Working Arkansas moms are never off the clock. From packing lunches in the morning to tucking kids in at night, moms put in a lot more than a full day’s work. And every dollar they work for is hard earned. That’s why we are celebrating moms on Sunday.
But this Mother’s Day, it’s also important to watch what’s happening in Washington: Congress can help moms right here in Arkansas by making permanent key improvements to tax credits that put money back into the pockets of moms who’ve earned it.
For more than 21 million working moms across the country, including 228,000 in Arkansas, the Earned Income Tax Credit (EITC) and Child Tax Credit (CTC) are important tools to help them make ends meet for their families. By offsetting payroll and income taxes, these credits support work, increase wages, and reduce poverty.
Boosting income means that moms are better able to pay for the very things that allow them to work and improve their family’s situation, such as child care and transportation. Combined, the EITC and CTC lifted 9.4 million people out of poverty in 2013, more than any other federal program besides Social Security.
That’s an incredible success story on its own, but evidence also shows that the EITC and CTC have long-term benefits for moms and their kids.
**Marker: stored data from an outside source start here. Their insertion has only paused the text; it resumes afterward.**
`src/rtl/mem_arbiter_pkg.sv`:
```
// mem_arbiter_pkg: shared widths, FSM state encoding and memory command
// codes used by the load/store arbiter and its bench.
package mem_arbiter_pkg;

  localparam int ADDR_WIDTH = 32;
  localparam int DATA_WIDTH = 32;
  localparam int TAG_WIDTH  = 4;

  typedef enum logic [1:0] {
    S_IDLE  = 2'd0,
    S_ISSUE = 2'd1,
    S_WAIT  = 2'd2
  } arb_state_e;

  typedef enum logic {
    OP_LOAD  = 1'b0,
    OP_STORE = 1'b1
  } op_e;

  // mem_rw_flag encodings: bit1 = read, bit0 = write
  localparam logic [1:0] RW_NONE  = 2'b00;
  localparam logic [1:0] RW_READ  = 2'b10;
  localparam logic [1:0] RW_WRITE = 2'b01;

endpackage

```
`src/rtl/mem_rr_pick.sv`:
```
// mem_rr_pick: 2-way round-robin selector.
//   req_a, req_b   : pending requests
//   last_b         : 1 when requester b won the previous grant
//   pick_a, pick_b : one-hot-or-zero selection
module mem_rr_pick (
  input  logic req_a,
  input  logic req_b,
  input  logic last_b,
  output logic pick_a,
  output logic pick_b
);

  always_comb begin
    pick_a = 1'b0;
    pick_b = 1'b0;
    if (req_a && req_b) begin
      // tie: the side that did not win last time goes first
      pick_a = last_b;
      pick_b = !last_b;
    end else begin
      pick_a = req_a;
      pick_b = req_b;
    end
  end

endmodule

```
`src/rtl/mem_arbiter.sv`:
```
// mem_arbiter: arbitrates one load port and one store port onto a single
// DataMemory interface, one transfer at a time.
//   clk, rst                 : clock, synchronous active-high reset
//   ld_req/addr/tag          : load request (held until ld_grant)
//   ld_grant                 : load accepted this cycle (combinational)
//   ld_done/data/done_tag    : registered load response pulse
//   st_req/addr/data/mask    : store request (held until st_grant)
//   st_grant, st_done        : store accepted / store complete pulse
//   flush                    : squash pending or in-flight load response
//   mem_free, mem_read_valid, mem_o_data : DataMemory status and read data
//   mem_rw_flag, mem_addr, mem_i_data, mem_mask : DataMemory command
//
// state   | meaning
// IDLE    | ready to grant when mem_free
// ISSUE   | command on mem_rw_flag for one cycle
// WAIT    | waiting for read valid (load) or mem_free (store)
module mem_arbiter
  import mem_arbiter_pkg::*;
#(
  parameter int ADDR_W = ADDR_WIDTH,
  parameter int DATA_W = DATA_WIDTH,
  parameter int TAG_W  = TAG_WIDTH
) (
  input  logic              clk,
  input  logic              rst,
  input  logic              ld_req,
  input  logic [ADDR_W-1:0] ld_addr,
  input  logic [TAG_W-1:0]  ld_tag,
  output logic              ld_grant,
  output logic              ld_done,
  output logic [DATA_W-1:0] ld_data,
  output logic [TAG_W-1:0]  ld_done_tag,
  input  logic              st_req,
  input  logic [ADDR_W-1:0] st_addr,
  input  logic [DATA_W-1:0] st_data,
  input  logic [3:0]        st_mask,
  output logic              st_grant,
  output logic              st_done,
  input  logic              flush,
  input  logic              mem_free,
  input  logic              mem_read_valid,
  input  logic [DATA_W-1:0] mem_o_data,
  output logic [1:0]        mem_rw_flag,
  output logic [ADDR_W-1:0] mem_addr,
  output logic [DATA_W-1:0] mem_i_data,
  output logic [3:0]        mem_mask
);

  arb_state_e       state, state_nxt;
  op_e              op, last_grant;
  logic [TAG_W-1:0] tag_q;
  logic             squash;
  logic             can_grant, ld_cand, pick_ld, pick_st;
  logic             ld_cmpl, st_cmpl;

  assign can_grant = (state == S_IDLE) && mem_free && !rst;
  // a flushed load is not a candidate in that cycle
  assign ld_cand   = ld_req && !flush;

  mem_rr_pick u_pick (
    .req_a  (ld_cand),
    .req_b  (st_req),
    .last_b (last_grant == OP_STORE),
    .pick_a (pick_ld),
    .pick_b (pick_st)
  );

  assign ld_grant = can_grant && pick_ld;
  assign st_grant = can_grant && pick_st;
  assign ld_cmpl  = (state == S_WAIT) && (op == OP_LOAD)  && mem_read_valid;
  assign st_cmpl  = (state == S_WAIT) && (op == OP_STORE) && mem_free;

  always_comb begin
    state_nxt = state;
    case (state)
      S_IDLE:  if (ld_grant || st_grant) state_nxt = S_ISSUE;
      S_ISSUE: state_nxt = S_WAIT;
      S_WAIT:  if (ld_cmpl || st_cmpl) state_nxt = S_IDLE;
      default: state_nxt = S_IDLE;
    endcase
  end

  always_ff @(posedge clk) begin
    if (rst) begin
      state       <= S_IDLE;
      last_grant  <= OP_STORE;
      op          <= OP_LOAD;
      tag_q       <= '0;
      squash      <= 1'b0;
      mem_rw_flag <= RW_NONE;
      mem_addr    <= '0;
      mem_i_data  <= '0;
      mem_mask    <= '0;
      ld_done     <= 1'b0;
      st_done     <= 1'b0;
      ld_data     <= '0;
      ld_done_tag <= '0;
    end else begin
      state       <= state_nxt;
      ld_done     <= 1'b0;
      st_done     <= 1'b0;
      mem_rw_flag <= RW_NONE;
      if (ld_grant) begin
        op          <= OP_LOAD;
        last_grant  <= OP_LOAD;
        tag_q       <= ld_tag;
        mem_addr    <= ld_addr;
        mem_i_data  <= '0;
        mem_mask    <= 4'b0000;
        mem_rw_flag <= RW_READ;
        squash      <= 1'b0;
      end else if (st_grant) begin
        op          <= OP_STORE;
        last_grant  <= OP_STORE;
        mem_addr    <= st_addr;
        mem_i_data  <= st_data;
        mem_mask    <= st_mask;
        mem_rw_flag <= RW_WRITE;
        squash      <= 1'b0;
      end else if (flush && (op == OP_LOAD) && (state != S_IDLE)) begin
        squash <= 1'b1;
      end
      // flush arriving together with the read data also kills the response
      if (ld_cmpl) begin
        squash <= 1'b0;
        if (!(squash || flush)) begin
          ld_done     <= 1'b1;
          ld_data     <= mem_o_data;
          ld_done_tag <= tag_q;
        end
      end
      if (st_cmpl) st_done <= 1'b1;
    end
  end

endmodule
```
Children who benefit from the tax credits perform better in school and mothers and their children who benefit are healthier than families that do not. Larger tax refunds, like those provided by these important credits, also boost college enrollment by making college more affordable for low- and moderate-income households.
And some of the best news is that the boost in work effort and earnings extends into the next generation, with more work and higher earnings for children raised by moms who benefit from added income the tax credits provide.
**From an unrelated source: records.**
$ cat src/rtl/lcd_msg_scheduler.sv
// Arbitrates two LCD line owners and streams one 16-character line per granted request.
module lcd_msg_scheduler
    import lcd_msg_pkg::*;
(
    input  logic             Clk,
    input  logic             Rst,
    input  logic             ReqA,
    input  logic [MSG_W-1:0] MsgA,
    input  logic [VAL_W-1:0] ValueA,
    output logic             AckA,
    input  logic             ReqB,
    input  logic [MSG_W-1:0] MsgB,
    input  logic [VAL_W-1:0] ValueB,
    output logic             AckB,
    output logic [7:0]       CharData,
    output logic [COL_W:0]   CharAddr,
    output logic             CharValid,
    input  logic             CharReady,
    output logic             Busy
);

    state_t             state_q, state_d;
    logic [COL_W-1:0]   col_q, col_d, col_nxt;
    logic [MSG_W-1:0]   msg_q, msg_d, msg_sel;
    logic [VAL_W-1:0]   value_sel;
    logic               line_q, line_d;
    logic               last_b_q, last_b_d;
    logic               hold_a_q, hold_a_d, hold_b_q, hold_b_d;
    logic               ack_a_q, ack_a_d, ack_b_q, ack_b_d;
    logic               valid_q, valid_d, busy_q, busy_d;
    logic [7:0]         data_q, data_d;
    logic [COL_W:0]     addr_q, addr_d;
    logic               elig_a, elig_b, pick_b, grant;
    logic               start_c, bcd_done;
    logic [BCD_W-1:0]   bcd;

    bin2bcd_seq u_bcd (
        .clk   (Clk),
        .rst   (Rst),
        .start (start_c),
        .value (value_sel),
        .bcd   (bcd),
        .done  (bcd_done)
    );

    // Holdoff masks a requester that drops Req one cycle after its Ack
    assign elig_a    = ReqA && !hold_a_q;
    assign elig_b    = ReqB && !hold_b_q;
    assign pick_b    = elig_b && (!elig_a || !last_b_q);
    assign grant     = elig_a || elig_b;
    assign msg_sel   = pick_b ? MsgB : MsgA;
    assign value_sel = pick_b ? ValueB : ValueA;
    assign col_nxt   = col_q + COL_W'(1);

    always_comb begin
        state_d  = state_q;
        col_d    = col_q;
        msg_d    = msg_q;
        line_d   = line_q;
        last_b_d = last_b_q;
        hold_a_d = 1'b0;
        hold_b_d = 1'b0;
        ack_a_d  = 1'b0;
        ack_b_d  = 1'b0;
        valid_d  = valid_q;
        data_d   = data_q;
        addr_d   = addr_q;
        start_c  = 1'b0;
        case (state_q)
            S_Idle: begin
                if (grant) begin
                    msg_d    = msg_sel;
                    line_d   = pick_b;
                    last_b_d = pick_b;
                    col_d    = '0;
                    if (is_numeric(msg_sel)) begin
                        start_c = 1'b1;
                        state_d = S_Convert;
                    end else begin
                        valid_d = 1'b1;
                        data_d  = template_char(msg_sel, '0, bcd);
                        addr_d  = {pick_b, {COL_W{1'b0}}};
                        state_d = S_Send;
                    end
                end
            end
            S_Convert: begin
                if (bcd_done) begin
                    valid_d = 1'b1;
                    data_d  = template_char(msg_q, '0, bcd);
                    addr_d  = {line_q, {COL_W{1'b0}}};
                    state_d = S_Send;
                end
            end
            S_Send: begin
                if (CharReady) begin
                    if (col_q == COL_W'(COLS - 1)) begin
                        valid_d = 1'b0;
                        ack_a_d = !line_q;
                        ack_b_d = line_q;
                        state_d = S_Ack;
                    end else begin
                        col_d  = col_nxt;
                        data_d = template_char(msg_q, col_nxt, bcd);
                        addr_d = {line_q, col_nxt};
                    end
                end
            end
            S_Ack: begin
                hold_a_d = !line_q;
                hold_b_d = line_q;
                state_d  = S_Idle;
            end
            default: state_d = S_Idle;
        endcase
        busy_d = (state_d != S_Idle);
    end

    always_ff @(posedge Clk or posedge Rst) begin
        if (Rst) begin
            state_q  <= S_Idle;
            col_q    <= '0;
            msg_q    <= '0;
            line_q   <= 1'b0;
            last_b_q <= 1'b1;
            hold_a_q <= 1'b0;
            hold_b_q <= 1'b0;
            ack_a_q  <= 1'b0;
            ack_b_q  <= 1'b0;
            valid_q  <= 1'b0;
            data_q   <= '0;
            addr_q   <= '0;
            busy_q   <= 1'b0;
        end else begin
            state_q  <= state_d;
            col_q    <= col_d;
            msg_q    <= msg_d;
            line_q   <= line_d;
            last_b_q <= last_b_d;
            hold_a_q <= hold_a_d;
            hold_b_q <= hold_b_d;
            ack_a_q  <= ack_a_d;
            ack_b_q  <= ack_b_d;
            valid_q  <= valid_d;
            data_q   <= data_d;
            addr_q   <= addr_d;
            busy_q   <= busy_d;
        end
    end

    assign AckA      = ack_a_q;
    assign AckB      = ack_b_q;
    assign CharValid = valid_q;
    assign CharData  = data_q;
    assign CharAddr  = addr_q;
    assign Busy      = busy_q;

endmodule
It’s no surprise that the credits have enjoyed strong, bipartisan support over the years.
However, unless Congress acts, millions of moms and kids will lose some or all of the important benefits they receive from the EITC and CTC when key provisions of the EITC and CTC expire at the end of 2017.
As just one example, a mom with two kids working as a health aide taking care of elderly people and earning the minimum wage would lose about $1,725 — her entire CTC — in 2018.
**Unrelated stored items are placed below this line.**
`src/rtl/uart_rx_fifo_port_if.sv`:
```
`default_nettype none
// ============================================================================
//  Module      : uart_rx_fifo_port_if
//  Description : UART byte strobe plus 6502-style register bus bundle for the
//                receive FIFO port. The master side is the UART front-end and
//                CPU; the slave side is the FIFO peripheral.
//  Revision    : 1.0 - initial release
// ============================================================================
interface uart_rx_fifo_port_if;
  logic [7:0] uart_byte;
  logic       uart_byte_ready;
  logic       bus_en;
  logic       bus_rw;
  logic       bus_addr;
  logic [7:0] bus_wdata;
  logic [7:0] bus_rdata;
  logic       irq_n;

  modport master (
    output uart_byte, uart_byte_ready, bus_en, bus_rw, bus_addr, bus_wdata,
    input  bus_rdata, irq_n
  );

  modport slave (
    input  uart_byte, uart_byte_ready, bus_en, bus_rw, bus_addr, bus_wdata,
    output bus_rdata, irq_n
  );
endinterface
`default_nettype wire

```
`src/rtl/uart_rx_fifo_port.sv`:
```
`default_nettype none
// ============================================================================
//  Module      : uart_rx_fifo_port
//  Description : Receive FIFO behind the UART front-end, exposed to the CPU as
//                a DATA register (addr 0) and a STATUS/CTRL register (addr 1),
//                with an active-low interrupt while data is pending.
//  Revision    : 1.0 - initial release
// ============================================================================
module uart_rx_fifo_port #(
  parameter int DEPTH_LOG2 = 4
) (
  input  logic                 clk,
  input  logic                 rst_n,
  uart_rx_fifo_port_if.slave   bus
);

  localparam int                  DEPTH      = 2 ** DEPTH_LOG2;
  localparam logic [DEPTH_LOG2:0] FULL_COUNT = (DEPTH_LOG2 + 1)'(DEPTH);

  logic [7:0]            r_mem [DEPTH];
  logic [DEPTH_LOG2-1:0] r_wr_ptr;
  logic [DEPTH_LOG2-1:0] r_rd_ptr;
  logic [DEPTH_LOG2:0]   r_count;
  logic                  r_overrun;
  logic                  r_irq_en;
  logic [7:0]            r_rdata;

  logic       w_avail;
  logic       w_full;
  logic       w_rd;
  logic       w_pop;
  logic       w_push;
  logic       w_overrun_evt;
  logic       w_ctrl_wr;
  logic [7:0] w_status;
  logic       unused_wdata;

  // Decode bus strobes and FIFO events from registered state only.
  always_comb begin
    w_avail       = (r_count != '0);
    w_full        = (r_count == FULL_COUNT);
    w_rd          = bus.bus_en & bus.bus_rw;
    // An empty DATA read never pops, even if a byte arrives in the same cycle.
    w_pop         = w_rd & ~bus.bus_addr & w_avail;
    // A full FIFO can still accept a byte when a pop frees a slot this cycle.
    w_push        = bus.uart_byte_ready & (~w_full | w_pop);
    w_overrun_evt = bus.uart_byte_ready & w_full & ~w_pop;
    w_ctrl_wr     = bus.bus_en & ~bus.bus_rw & bus.bus_addr;
    w_status      = {4'h0, r_irq_en, r_overrun, w_full, w_avail};
  end

  // Only bits 3 and 2 of a CTRL write carry meaning.
  assign unused_wdata = ^{bus.bus_wdata[7:4], bus.bus_wdata[1:0]};

  // Storage array; contents need no reset since the count gates visibility.
  always_ff @(posedge clk) begin
    if (w_push) begin
      r_mem[r_wr_ptr] <= bus.uart_byte;
    end
  end

  // Pointers and occupancy; pointers wrap naturally at their width.
  always_ff @(posedge clk or negedge rst_n) begin
    if (!rst_n) begin
      r_wr_ptr <= '0;
      r_rd_ptr <= '0;
      r_count  <= '0;
    end else begin
      if (w_push) begin
        r_wr_ptr <= r_wr_ptr + 1'b1;
      end
      if (w_pop) begin
        r_rd_ptr <= r_rd_ptr + 1'b1;
      end
      if (w_push && !w_pop) begin
        r_count <= r_count + 1'b1;
      end else if (w_pop && !w_push) begin
        r_count <= r_count - 1'b1;
      end
    end
  end

  // Control bits: irq_en load and sticky overrun, where a new overrun beats a clear.
  always_ff @(posedge clk or negedge rst_n) begin
    if (!rst_n) begin
      r_overrun <= 1'b0;
      r_irq_en  <= 1'b0;
    end else begin
      if (w_ctrl_wr) begin
        r_irq_en <= bus.bus_wdata[3];
      end
      if (w_overrun_evt) begin
        r_overrun <= 1'b1;
      end else if (w_ctrl_wr && bus.bus_wdata[2]) begin
        r_overrun <= 1'b0;
      end
    end
  end

  // Registered read data; holds its value on every non-read cycle.
  always_ff @(posedge clk or negedge rst_n) begin
    if (!rst_n) begin
      r_rdata <= 8'h00;
    end else if (w_rd) begin
      if (bus.bus_addr) begin
        r_rdata <= w_status;
      end else if (w_pop) begin
        r_rdata <= r_mem[r_rd_ptr];
      end else begin
        r_rdata <= 8'h00;
      end
    end
  end

  assign bus.bus_rdata = r_rdata;
  assign bus.irq_n     = ~(r_irq_en & w_avail);

endmodule
`default_nettype wire

```
`src/flat_wrapper.sv`:
```
// flat-port wrapper written by rule: the top's interface ports become plain ports
module uart_rx_fifo_port_flat 
#(
  parameter int DEPTH_LOG2 = 4
)
  (clk, rst_n, bus_uart_byte, bus_uart_byte_ready, bus_bus_en, bus_bus_rw, bus_bus_addr, bus_bus_wdata, bus_bus_rdata, bus_irq_n);
  uart_rx_fifo_port_if bus_i ();
  input  logic clk;
  input  logic rst_n;
  input wire logic [$bits(bus_i.uart_byte)-1:0] bus_uart_byte;
  input wire logic [$bits(bus_i.uart_byte_ready)-1:0] bus_uart_byte_ready;
  input wire logic [$bits(bus_i.bus_en)-1:0] bus_bus_en;
  input wire logic [$bits(bus_i.bus_rw)-1:0] bus_bus_rw;
  input wire logic [$bits(bus_i.bus_addr)-1:0] bus_bus_addr;
  input wire logic [$bits(bus_i.bus_wdata)-1:0] bus_bus_wdata;
  output wire logic [$bits(bus_i.bus_rdata)-1:0] bus_bus_rdata;
  output wire logic [$bits(bus_i.irq_n)-1:0] bus_irq_n;
  assign bus_i.uart_byte = bus_uart_byte;
  assign bus_i.uart_byte_ready = bus_uart_byte_ready;
  assign bus_i.bus_en = bus_bus_en;
  assign bus_i.bus_rw = bus_bus_rw;
  assign bus_i.bus_addr = bus_bus_addr;
  assign bus_i.bus_wdata = bus_bus_wdata;
  assign bus_bus_rdata = bus_i.bus_rdata;
  assign bus_irq_n = bus_i.irq_n;
  uart_rx_fifo_port #(.DEPTH_LOG2(DEPTH_LOG2)) u_core (.clk(clk), .rst_n(rst_n), .bus(bus_i));
endmodule
```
Fortunately, Congress can act to stop 13 million families with 25 million children from losing all or part of their credits, which would cost working families an average of $840 a year. If Congress doesn’t act, 130,000 people in Arkansas, including 67,000 children will be pushed into poverty.
If you want to help working moms right here in Arkansas this Mother’s Day, consider calling our elected officials in Congress and asking them to support moms and kids by making these key provisions of the EITC and CTC permanent.